Hibiscus are plants that are common across warmer parts of the US. They can be found in backyard gardens, around the house, and more. They’re beautiful flowers, but what happens if your dog eats hibiscus leaves? Can hibiscus leaves make your dog sick?
Has your dog eaten hibiscus leaves? Are you worried that hibiscus leaves will make your dog sick? If so, you’ve come to the right place. We understand it can be scary if your dog eats something like this.
We’ve gathered information about hibiscus leaves and whether they can make a dog sick. Let’s get started!
What are Hibiscus Leaves?
Hibiscus is a flowering plant that is part of the mallow family of plants. These plants are large, and there are several hundred species that grow in warmer, subtropical, and tropical regions of the world. The plants are prized for their large, showy flowers that come in bright colors.

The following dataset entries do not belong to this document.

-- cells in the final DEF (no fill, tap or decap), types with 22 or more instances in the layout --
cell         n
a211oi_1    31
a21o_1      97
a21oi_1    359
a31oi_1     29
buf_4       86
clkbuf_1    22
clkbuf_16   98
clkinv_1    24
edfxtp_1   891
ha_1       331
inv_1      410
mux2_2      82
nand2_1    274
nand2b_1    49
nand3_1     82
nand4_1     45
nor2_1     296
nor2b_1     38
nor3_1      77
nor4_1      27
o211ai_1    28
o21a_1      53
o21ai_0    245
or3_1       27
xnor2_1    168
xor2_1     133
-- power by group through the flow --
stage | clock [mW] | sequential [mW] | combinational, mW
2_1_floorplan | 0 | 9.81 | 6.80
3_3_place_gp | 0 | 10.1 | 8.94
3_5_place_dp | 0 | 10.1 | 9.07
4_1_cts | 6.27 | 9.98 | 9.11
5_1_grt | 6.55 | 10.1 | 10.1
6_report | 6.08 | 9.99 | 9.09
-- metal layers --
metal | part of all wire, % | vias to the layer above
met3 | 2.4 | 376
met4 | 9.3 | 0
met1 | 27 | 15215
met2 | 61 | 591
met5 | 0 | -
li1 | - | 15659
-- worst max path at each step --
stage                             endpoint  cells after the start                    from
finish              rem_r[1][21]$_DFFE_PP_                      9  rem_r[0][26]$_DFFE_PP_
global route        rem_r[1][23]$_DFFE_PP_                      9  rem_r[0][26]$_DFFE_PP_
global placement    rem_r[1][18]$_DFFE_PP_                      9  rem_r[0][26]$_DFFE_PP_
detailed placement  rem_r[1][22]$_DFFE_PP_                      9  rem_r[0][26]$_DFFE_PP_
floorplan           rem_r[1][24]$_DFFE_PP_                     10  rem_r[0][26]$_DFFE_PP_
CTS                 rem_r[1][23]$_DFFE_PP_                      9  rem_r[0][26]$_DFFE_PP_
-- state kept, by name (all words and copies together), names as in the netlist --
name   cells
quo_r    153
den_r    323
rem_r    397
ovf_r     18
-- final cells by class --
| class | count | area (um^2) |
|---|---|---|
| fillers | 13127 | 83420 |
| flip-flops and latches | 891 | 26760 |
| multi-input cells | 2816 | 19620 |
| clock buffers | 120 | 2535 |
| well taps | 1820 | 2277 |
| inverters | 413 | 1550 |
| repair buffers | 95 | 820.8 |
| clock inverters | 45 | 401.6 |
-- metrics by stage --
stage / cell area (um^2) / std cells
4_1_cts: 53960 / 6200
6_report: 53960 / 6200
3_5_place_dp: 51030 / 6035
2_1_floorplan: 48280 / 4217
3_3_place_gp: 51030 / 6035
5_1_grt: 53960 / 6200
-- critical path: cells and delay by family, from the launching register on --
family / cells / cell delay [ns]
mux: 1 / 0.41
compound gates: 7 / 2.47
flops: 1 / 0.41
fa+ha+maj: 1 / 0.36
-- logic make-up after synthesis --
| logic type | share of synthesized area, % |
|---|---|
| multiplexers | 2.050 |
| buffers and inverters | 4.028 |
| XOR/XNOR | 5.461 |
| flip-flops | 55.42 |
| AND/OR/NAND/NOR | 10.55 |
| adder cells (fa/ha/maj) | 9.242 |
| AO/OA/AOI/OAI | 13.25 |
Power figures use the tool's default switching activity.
[src/rtl/core/button_debounce_gesture_detector.sv]
// Top level of the button debounce and gesture detector.
// Depends on bdg_pkg, bdg_cfg_regs and bdg_gesture.
//
// Usage:
//   Each request on the input channel is one scan tick: raw_level_i and a
//   millisecond timestamp time_ms_i. Every request gives exactly one result on
//   the output channel: the gesture code (none, single, double, long) and the
//   debounced pressed state after that tick.
//   A request accepted into the input register waits there until the result
//   register is free or being taken; then the debounce and gesture logic
//   updates its state and loads the result register with that tick's result.
//   Throughput is one request per cycle while out_ready_i stays high: the
//   state update is a single pass of compares and small adds between the
//   input and result registers.
//   When the receiver stalls, the result register holds its item, the input
//   register holds the next one, and in_ready_o drops once both are full.
//   Reset clears the pipeline valids and the gesture state (released, no
//   pending click) and loads the register defaults: inverted input, debounce
//   limit 4, long press 1200 ms, double window 300 ms.
//   Configuration writes take effect at the next edge and are expected only
//   while no request is in flight.
module button_debounce_gesture_detector (
  input  logic                          clk_i,
  input  logic                          rst_ni,
  input  logic                          cfg_we_i,
  input  logic [bdg_pkg::CfgAddrW-1:0]  cfg_addr_i,
  input  logic [bdg_pkg::CfgDataW-1:0]  cfg_wdata_i,
  input  logic                          in_valid_i,
  output logic                          in_ready_o,
  input  logic                          raw_level_i,
  input  logic [bdg_pkg::TimeW-1:0]     time_ms_i,
  output logic                          out_valid_o,
  input  logic                          out_ready_i,
  output logic [1:0]                    gesture_o,
  output logic                          pressed_state_o
);
  import bdg_pkg::*;

  bdg_cfg_t cfg;

  logic             in_valid_q, in_valid_d;
  logic             level_q;
  logic [TimeW-1:0] time_q;
  logic             out_valid_q, out_valid_d;
  logic [1:0]       gesture_q;
  logic             pressed_q;
  logic             step;
  gesture_e         gesture;
  logic             pressed;

  bdg_cfg_regs u_cfg (
    .clk_i       (clk_i),
    .rst_ni      (rst_ni),
    .cfg_we_i    (cfg_we_i),
    .cfg_addr_i  (cfg_addr_i),
    .cfg_wdata_i (cfg_wdata_i),
    .cfg_o       (cfg)
  );

  assign step       = in_valid_q && (!out_valid_q || out_ready_i);
  assign in_ready_o = !in_valid_q || step;

  bdg_gesture u_gesture (
    .clk_i     (clk_i),
    .rst_ni    (rst_ni),
    .cfg_i     (cfg),
    .step_i    (step),
    .level_i   (level_q),
    .now_i     (time_q),
    .gesture_o (gesture),
    .pressed_o (pressed)
  );

  assign in_valid_d  = (in_valid_i && in_ready_o) ? 1'b1 : (step ? 1'b0 : in_valid_q);
  assign out_valid_d = step ? 1'b1 : (out_ready_i ? 1'b0 : out_valid_q);

  always_ff @(posedge clk_i or negedge rst_ni) begin
    if (!rst_ni) begin
      in_valid_q  <= 1'b0;
      out_valid_q <= 1'b0;
    end else begin
      in_valid_q  <= in_valid_d;
      out_valid_q <= out_valid_d;
    end
  end

  always_ff @(posedge clk_i) begin
    if (in_valid_i && in_ready_o) begin
      level_q <= raw_level_i;
      time_q  <= time_ms_i;
    end
    if (step) begin
      gesture_q <= gesture;
      pressed_q <= pressed;
    end
  end

  assign out_valid_o     = out_valid_q;
  assign gesture_o       = gesture_q;
  assign pressed_state_o = pressed_q;

  a_stall_blocks_step : assert property (@(posedge clk_i) disable iff (!rst_ni)
    (out_valid_q && !out_ready_i) |-> !step)
    else $error("result overwritten while the receiver stalls");

  a_full_not_ready : assert property (@(posedge clk_i) disable iff (!rst_ni)
    (in_valid_q && out_valid_q && !out_ready_i) |-> !in_ready_o)
    else $error("request accepted with both stages full");

  a_step_loads_result : assert property (@(posedge clk_i) disable iff (!rst_ni)
    step |=> out_valid_q)
    else $error("processed tick did not produce a result");

endmodule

While hibiscus are beautiful plants, could they make a dog sick?
Hibiscus Leaves & Dogs
Unfortunately, there are certain types of hibiscus plants that are toxic to dogs. These include the Rose of Sharon and other species of hibiscus. If your dog has eaten a hibiscus plant or the leaves, it’s best to believe this is a toxic plant. However, this seems to be very rare—not many cases of hibiscus poisoning have been reported in dogs.

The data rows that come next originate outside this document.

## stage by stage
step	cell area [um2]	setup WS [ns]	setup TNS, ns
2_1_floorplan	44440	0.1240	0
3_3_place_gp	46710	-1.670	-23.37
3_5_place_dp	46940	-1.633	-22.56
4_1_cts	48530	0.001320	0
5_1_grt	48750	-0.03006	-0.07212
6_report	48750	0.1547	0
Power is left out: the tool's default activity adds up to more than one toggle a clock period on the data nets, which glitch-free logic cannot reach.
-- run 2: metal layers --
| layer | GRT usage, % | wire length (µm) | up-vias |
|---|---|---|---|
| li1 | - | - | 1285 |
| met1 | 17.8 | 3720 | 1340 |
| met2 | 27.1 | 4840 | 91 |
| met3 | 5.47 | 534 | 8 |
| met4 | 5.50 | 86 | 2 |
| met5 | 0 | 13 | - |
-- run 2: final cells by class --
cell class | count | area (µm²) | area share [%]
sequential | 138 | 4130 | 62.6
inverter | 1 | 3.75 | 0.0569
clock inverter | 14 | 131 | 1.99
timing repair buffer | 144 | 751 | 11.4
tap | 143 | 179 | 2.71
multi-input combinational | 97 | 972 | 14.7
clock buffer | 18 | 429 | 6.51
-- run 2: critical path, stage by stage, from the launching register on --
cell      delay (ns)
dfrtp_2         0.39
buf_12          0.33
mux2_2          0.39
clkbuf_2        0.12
--- config.mk ---
export PLATFORM = sky130hd
export DESIGN_NAME = magnetometer_sample_averager_core
export DESIGN_NICKNAME = d
export VERILOG_FILES = /design/src/rtl/core/msa_pkg.sv /design/src/rtl/core/magnetometer_sample_averager_core.sv
export SDC_FILE = /design/constraint.sdc
export NUM_CORES = 2
export LEC_CHECK = 0
export ABC_AREA = 1
export ABC_CLOCK_PERIOD_IN_PS = 8200
export BUFFER_PORTS_ARGS = -buffer_cell sky130_fd_sc_hd__buf_2
export CELL_PAD_IN_SITES_DETAIL_PLACEMENT = 2
export CELL_PAD_IN_SITES_GLOBAL_PLACEMENT = 2
export CORE_MARGIN = 3
export CORE_UTILIZATION = 34
export CTS_CLUSTER_SIZE = 30
export DETAILED_ROUTE_END_ITERATION = 16
export PLACE_DENSITY_LB_ADDON = 0.1
export SLEW_MARGIN = 5
export SYNTH_ARGS = -nofsm -noshare
export SYNTH_HDL_FRONTEND = slang
export SYNTH_SLANG_ARGS = --single-unit
--- constraint.sdc ---
create_clock -name aclk -period 8.2 [get_ports aclk]
set_clock_uncertainty 0.05 [all_clocks]
set_input_delay 1.64 -clock aclk [delete_from_list [all_inputs] [get_ports aclk]]
set_output_delay 1.64 -clock aclk [all_outputs]
set_load 0.02 [all_outputs]
### config.mk
export PLATFORM = sky130hd
export DESIGN_NAME = ir_remote_motor_command_controller_unit
export DESIGN_NICKNAME = d
export VERILOG_FILES = /design/src/hw/rtl/irmc_pkg.sv /design/src/hw/rtl/irmc_cfg_regs.sv /design/src/hw/rtl/irmc_decode.sv /design/src/hw/rtl/irmc_core.sv /design/src/hw/rtl/ir_remote_motor_command_controller_unit.sv
export SDC_FILE = /design/constraint.sdc
export NUM_CORES = 1
export LEC_CHECK = 0
export CORE_MARGIN = 8
export CORE_UTILIZATION = 40
export DETAILED_ROUTE_END_ITERATION = 8
export DONT_BUFFER_PORTS = 1
export GPL_TIMING_DRIVEN = 0
export PLACE_DENSITY = 0.61
export SLEW_MARGIN = 10
export SYNTH_ARGS = -nofsm -noshare
export SYNTH_HDL_FRONTEND = slang
export SYNTH_SLANG_ARGS = --single-unit
### constraint.sdc
create_clock -name clk -period 5.2 [get_ports clk]
set_input_delay 0.78 -clock clk [delete_from_list [all_inputs] [get_ports clk]]
set_output_delay 0.78 -clock clk [all_outputs]
set_load 0.01 [all_outputs]
===== src/design/mixed_fraction_reducer_top.sv =====
// A zero denominator returns its result in the cycle after start.
// Otherwise the transaction runs a bit-serial divide, W = min(VALUE_WIDTH-1,
// 31) bits wide, then a binary gcd, then two more W-bit divides on the same
// one-bit-per-cycle divider. busy is high while the machine is out of IDLE
// (a zero denominator never raises it); one transaction at a time.
// Synchronous reset clears the state machine and the result strobe.
module mixed_fraction_reducer_top #(
   parameter int VALUE_WIDTH = 32
) (
   input  logic               clock,
   input  logic               reset,
   input  logic               start,
   output logic               busy,
   input  mfr_pkg::field_type req_whole_in,
   input  mfr_pkg::field_type req_numer_in,
   input  mfr_pkg::field_type req_denom_in,
   output logic               rsp_valid,
   output mfr_pkg::field_type rsp_whole_out,
   output mfr_pkg::field_type rsp_numer_out,
   output mfr_pkg::field_type rsp_denom_out,
   output logic               rsp_whole_overflow
);
   import mfr_pkg::*;
   `include "mixed_fraction_reducer_top_macros.svh"

   localparam int M  = VALUE_WIDTH - 1;
   localparam int DW = (M < FIELD_WIDTH) ? M : FIELD_WIDTH;
   localparam int CW = $clog2(DW);

   typedef enum logic [2:0] {
      IDLE,
      DIV_Q,
      GCD_TWO,
      GCD_LOOP,
      GCD_RESTORE,
      DIV_N,
      DIV_D
   } state_type;

   state_type         state_ff, state_in;
   logic              rsp_valid_ff, rsp_valid_in;
   logic              ovf_ff, ovf_in;
   logic [DW-1:0]     whole_res_ff, whole_res_in;
   logic [DW-1:0]     numer_res_ff, numer_res_in;
   logic [DW-1:0]     denom_res_ff, denom_res_in;
   logic [DW-1:0]     div_rem_ff, div_rem_in;
   logic [DW-1:0]     div_quo_ff, div_quo_in;
   logic [CW-1:0]     div_cnt_ff, div_cnt_in;
   logic [DW-1:0]     a_ff, a_in;
   logic [DW-1:0]     b_ff, b_in;
   logic [CW-1:0]     k_ff, k_in;

   logic [DW:0]       trial;
   logic [DW:0]       diff;
   logic [DW-1:0]     divisor;
   logic              fits;
   logic [DW-1:0]     div_rem_step;
   logic [DW-1:0]     div_quo_step;
   logic              div_last;
   logic [DW:0]       sum;
   logic              sat;
   logic [DW-1:0]     a_minus_b;
   logic [DW-1:0]     b_minus_a;
   logic [DW-1:0]     denom_req;

   always_comb begin
      // one restoring-divide step: one quotient bit per cycle
      divisor      = (state_ff == DIV_Q) ? denom_res_ff : b_ff;
      trial        = {div_rem_ff, div_quo_ff[DW-1]};
      diff         = trial - {1'b0, divisor};
      fits         = !diff[DW];
      div_rem_step = fits ? diff[DW-1:0] : trial[DW-1:0];
      div_quo_step = {div_quo_ff[DW-2:0], fits};
      div_last     = (div_cnt_ff == CW'(DW - 1));

      sum       = {1'b0, whole_res_ff} + {1'b0, div_quo_step};
      sat       = (M <= DW) && sum[DW];
      a_minus_b = a_ff - b_ff;
      b_minus_a = b_ff - a_ff;
      denom_req = DW'(req_denom_in);

      state_in     = state_ff;
      rsp_valid_in = 1'b0;
      ovf_in       = ovf_ff;
      whole_res_in = whole_res_ff;
      numer_res_in = numer_res_ff;
      denom_res_in = denom_res_ff;
      div_rem_in   = div_rem_ff;
      div_quo_in   = div_quo_ff;
      div_cnt_in   = div_cnt_ff;
      a_in         = a_ff;
      b_in         = b_ff;
      k_in         = k_ff;

      case (state_ff)
         IDLE: begin
            if (start) begin
               whole_res_in = DW'(req_whole_in);
               numer_res_in = DW'(req_numer_in);
               denom_res_in = denom_req;
               div_quo_in   = DW'(req_numer_in);
               div_rem_in   = '0;
               div_cnt_in   = '0;
               ovf_in       = 1'b0;
               if (denom_req == '0) begin
                  // pass everything through unchanged
                  rsp_valid_in = 1'b1;
               end else begin
                  state_in = DIV_Q;
               end
            end
         end
         DIV_Q: begin
            div_rem_in = div_rem_step;
            div_quo_in = div_quo_step;
            div_cnt_in = div_cnt_ff + CW'(1);
            if (div_last) begin
               ovf_in       = sat;
               whole_res_in = sat ? '1 : sum[DW-1:0];
               numer_res_in = div_rem_step;
               a_in         = div_rem_step;
               b_in         = denom_res_ff;
               k_in         = '0;
               state_in     = GCD_TWO;
            end
         end
         GCD_TWO: begin
            // strip common factors of two, count them in k
            if (a_ff == '0) begin
               state_in = GCD_RESTORE;
            end else if (a_ff[0] || b_ff[0]) begin
               state_in = GCD_LOOP;
            end else begin
               a_in = a_ff >> 1;
               b_in = b_ff >> 1;
               k_in = k_ff + CW'(1);
            end
         end
         GCD_LOOP: begin
            if (a_ff == '0) begin
               state_in = GCD_RESTORE;
            end else if (!a_ff[0]) begin
               a_in = a_ff >> 1;
            end else if (!b_ff[0]) begin
               b_in = b_ff >> 1;
            end else if (a_ff >= b_ff) begin
               a_in = a_minus_b >> 1;
            end else begin
               b_in = b_minus_a >> 1;
            end
         end
         GCD_RESTORE: begin
            // put back the common twos, then divide the remainder by the gcd
            if (k_ff == '0) begin
               div_quo_in = numer_res_ff;
               div_rem_in = '0;
               div_cnt_in = '0;
               state_in   = DIV_N;
            end else begin
               b_in = b_ff << 1;
               k_in = k_ff - CW'(1);
            end
         end
         DIV_N: begin
            div_rem_in = div_rem_step;
            div_quo_in = div_quo_step;
            div_cnt_in = div_cnt_ff + CW'(1);
            if (div_last) begin
               numer_res_in = div_quo_step;
               div_quo_in   = denom_res_ff;
               div_rem_in   = '0;
               div_cnt_in   = '0;
               state_in     = DIV_D;
            end
         end
         DIV_D: begin
            div_rem_in = div_rem_step;
            div_quo_in = div_quo_step;
            div_cnt_in = div_cnt_ff + CW'(1);
            if (div_last) begin
               denom_res_in = div_quo_step;
               rsp_valid_in = 1'b1;
               state_in     = IDLE;
            end
         end
         default: begin
            state_in = IDLE;
         end
      endcase
   end

   always_ff @(posedge clock) begin
      if (reset) begin
         state_ff     <= IDLE;
         rsp_valid_ff <= 1'b0;
      end else begin
         state_ff     <= state_in;
         rsp_valid_ff <= rsp_valid_in;
      end
      ovf_ff       <= ovf_in;
      whole_res_ff <= whole_res_in;
      numer_res_ff <= numer_res_in;
      denom_res_ff <= denom_res_in;
      div_rem_ff   <= div_rem_in;
      div_quo_ff   <= div_quo_in;
      div_cnt_ff   <= div_cnt_in;
      a_ff         <= a_in;
      b_ff         <= b_in;
      k_ff         <= k_in;
   end

   assign busy               = (state_ff != IDLE);
   assign rsp_valid          = rsp_valid_ff;
   assign rsp_whole_out      = FIELD_WIDTH'(whole_res_ff);
   assign rsp_numer_out      = FIELD_WIDTH'(numer_res_ff);
   assign rsp_denom_out      = FIELD_WIDTH'(denom_res_ff);
   assign rsp_whole_overflow = ovf_ff;

   `MFR_ASSERT_NEXT(a_zero_denom_bypass, clock, reset, start && !busy && (req_denom_in == '0), rsp_valid && !rsp_whole_overflow)
   `MFR_ASSERT_NOW(a_ovf_has_denom, clock, reset, rsp_valid && rsp_whole_overflow, rsp_denom_out != '0)
   `MFR_ASSERT_NOW(a_gcd_b_nonzero, clock, reset, (state_ff == GCD_LOOP) || (state_ff == GCD_RESTORE), b_ff != '0)
   `MFR_ASSERT_NOW(a_gcd_divisor_nonzero, clock, reset, (state_ff == DIV_N) || (state_ff == DIV_D), divisor != '0)

endmodule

Even non-toxic hibiscus plants could still make a dog sick.
Symptoms of Hibiscus Ingestion in Dogs
You may notice these symptoms if your dog has eaten hibiscus leaves or other parts of the plant:
- Mouth & throat irritation
- Excessive drooling/licking of lips
- Abdominal pain
If your dog shows any of these or other symptoms, it’s best to call the vet right away. This could be an emergency.

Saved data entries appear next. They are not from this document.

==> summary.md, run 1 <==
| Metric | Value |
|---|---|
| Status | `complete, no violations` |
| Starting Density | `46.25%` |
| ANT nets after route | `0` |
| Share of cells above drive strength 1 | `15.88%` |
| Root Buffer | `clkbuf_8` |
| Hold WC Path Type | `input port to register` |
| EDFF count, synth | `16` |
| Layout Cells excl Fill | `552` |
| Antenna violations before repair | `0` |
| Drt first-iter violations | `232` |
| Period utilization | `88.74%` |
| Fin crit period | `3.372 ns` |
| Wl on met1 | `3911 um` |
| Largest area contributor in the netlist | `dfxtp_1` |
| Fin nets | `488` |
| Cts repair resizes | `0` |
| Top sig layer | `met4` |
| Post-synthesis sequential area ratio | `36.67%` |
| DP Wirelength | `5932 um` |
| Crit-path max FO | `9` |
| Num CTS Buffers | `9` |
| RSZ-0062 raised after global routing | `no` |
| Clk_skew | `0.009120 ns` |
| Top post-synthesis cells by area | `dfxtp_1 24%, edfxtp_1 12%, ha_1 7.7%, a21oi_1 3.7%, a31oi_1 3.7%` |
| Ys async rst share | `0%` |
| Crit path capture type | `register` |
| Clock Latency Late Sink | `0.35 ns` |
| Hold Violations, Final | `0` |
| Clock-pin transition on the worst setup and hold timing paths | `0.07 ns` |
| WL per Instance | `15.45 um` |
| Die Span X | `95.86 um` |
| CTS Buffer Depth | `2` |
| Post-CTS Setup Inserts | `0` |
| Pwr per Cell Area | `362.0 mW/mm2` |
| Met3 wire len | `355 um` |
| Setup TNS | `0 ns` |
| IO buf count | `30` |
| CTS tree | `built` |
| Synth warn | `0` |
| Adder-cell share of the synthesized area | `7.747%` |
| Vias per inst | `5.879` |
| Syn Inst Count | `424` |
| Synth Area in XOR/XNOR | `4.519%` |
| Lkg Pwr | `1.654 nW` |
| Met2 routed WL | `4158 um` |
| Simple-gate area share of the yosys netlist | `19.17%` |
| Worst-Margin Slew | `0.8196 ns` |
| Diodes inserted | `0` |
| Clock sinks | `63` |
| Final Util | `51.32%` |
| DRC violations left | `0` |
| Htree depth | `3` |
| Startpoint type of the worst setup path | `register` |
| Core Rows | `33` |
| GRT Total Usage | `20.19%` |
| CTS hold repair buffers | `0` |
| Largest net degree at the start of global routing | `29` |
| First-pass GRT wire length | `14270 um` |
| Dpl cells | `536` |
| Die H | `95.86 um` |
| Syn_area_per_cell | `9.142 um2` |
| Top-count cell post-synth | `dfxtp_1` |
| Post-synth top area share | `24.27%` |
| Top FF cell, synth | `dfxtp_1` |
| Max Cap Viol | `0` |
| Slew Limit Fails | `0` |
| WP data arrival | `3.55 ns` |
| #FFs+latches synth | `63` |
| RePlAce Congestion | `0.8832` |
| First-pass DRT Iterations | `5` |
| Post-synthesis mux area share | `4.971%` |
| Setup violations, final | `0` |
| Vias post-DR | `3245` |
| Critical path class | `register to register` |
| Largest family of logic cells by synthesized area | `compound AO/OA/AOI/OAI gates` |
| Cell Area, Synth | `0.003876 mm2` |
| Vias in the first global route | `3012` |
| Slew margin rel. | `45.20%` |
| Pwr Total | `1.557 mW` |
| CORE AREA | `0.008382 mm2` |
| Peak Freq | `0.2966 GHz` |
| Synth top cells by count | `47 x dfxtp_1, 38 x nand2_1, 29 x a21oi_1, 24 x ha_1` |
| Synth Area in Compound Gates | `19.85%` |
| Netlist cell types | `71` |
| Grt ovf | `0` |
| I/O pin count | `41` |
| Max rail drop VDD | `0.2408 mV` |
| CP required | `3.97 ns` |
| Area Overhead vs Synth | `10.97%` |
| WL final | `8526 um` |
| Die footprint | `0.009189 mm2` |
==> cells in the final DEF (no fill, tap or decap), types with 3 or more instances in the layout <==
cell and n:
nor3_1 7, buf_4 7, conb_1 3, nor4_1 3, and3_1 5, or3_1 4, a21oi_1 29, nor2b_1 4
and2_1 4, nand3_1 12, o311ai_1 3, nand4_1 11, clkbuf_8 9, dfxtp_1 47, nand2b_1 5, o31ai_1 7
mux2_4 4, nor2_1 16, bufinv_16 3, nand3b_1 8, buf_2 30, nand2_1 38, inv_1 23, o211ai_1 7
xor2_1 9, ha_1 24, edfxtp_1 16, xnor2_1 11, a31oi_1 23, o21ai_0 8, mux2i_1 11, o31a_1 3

Treatment of Hibiscus Toxicity in Dogs
The vet may induce vomiting and use activated charcoal to remove any toxins from your dog’s system. In addition, your dog could have developed dehydration from persistent diarrhea and vomiting. In that case, the vet may treat your fur baby with IV fluids and use the IV to administer medications.
In addition, the vet may also treat your canine companion with medications that protect his digestive tract from irritation.
The prognosis is best for dogs that receive prompt medical attention, though most dogs will make a full recovery after eating hibiscus. In the future, it’s best to teach your dog not to eat hibiscus plants. If he’s persistent, it may be necessary to remove the plants from his part of the yard. You’ll both be happier for it!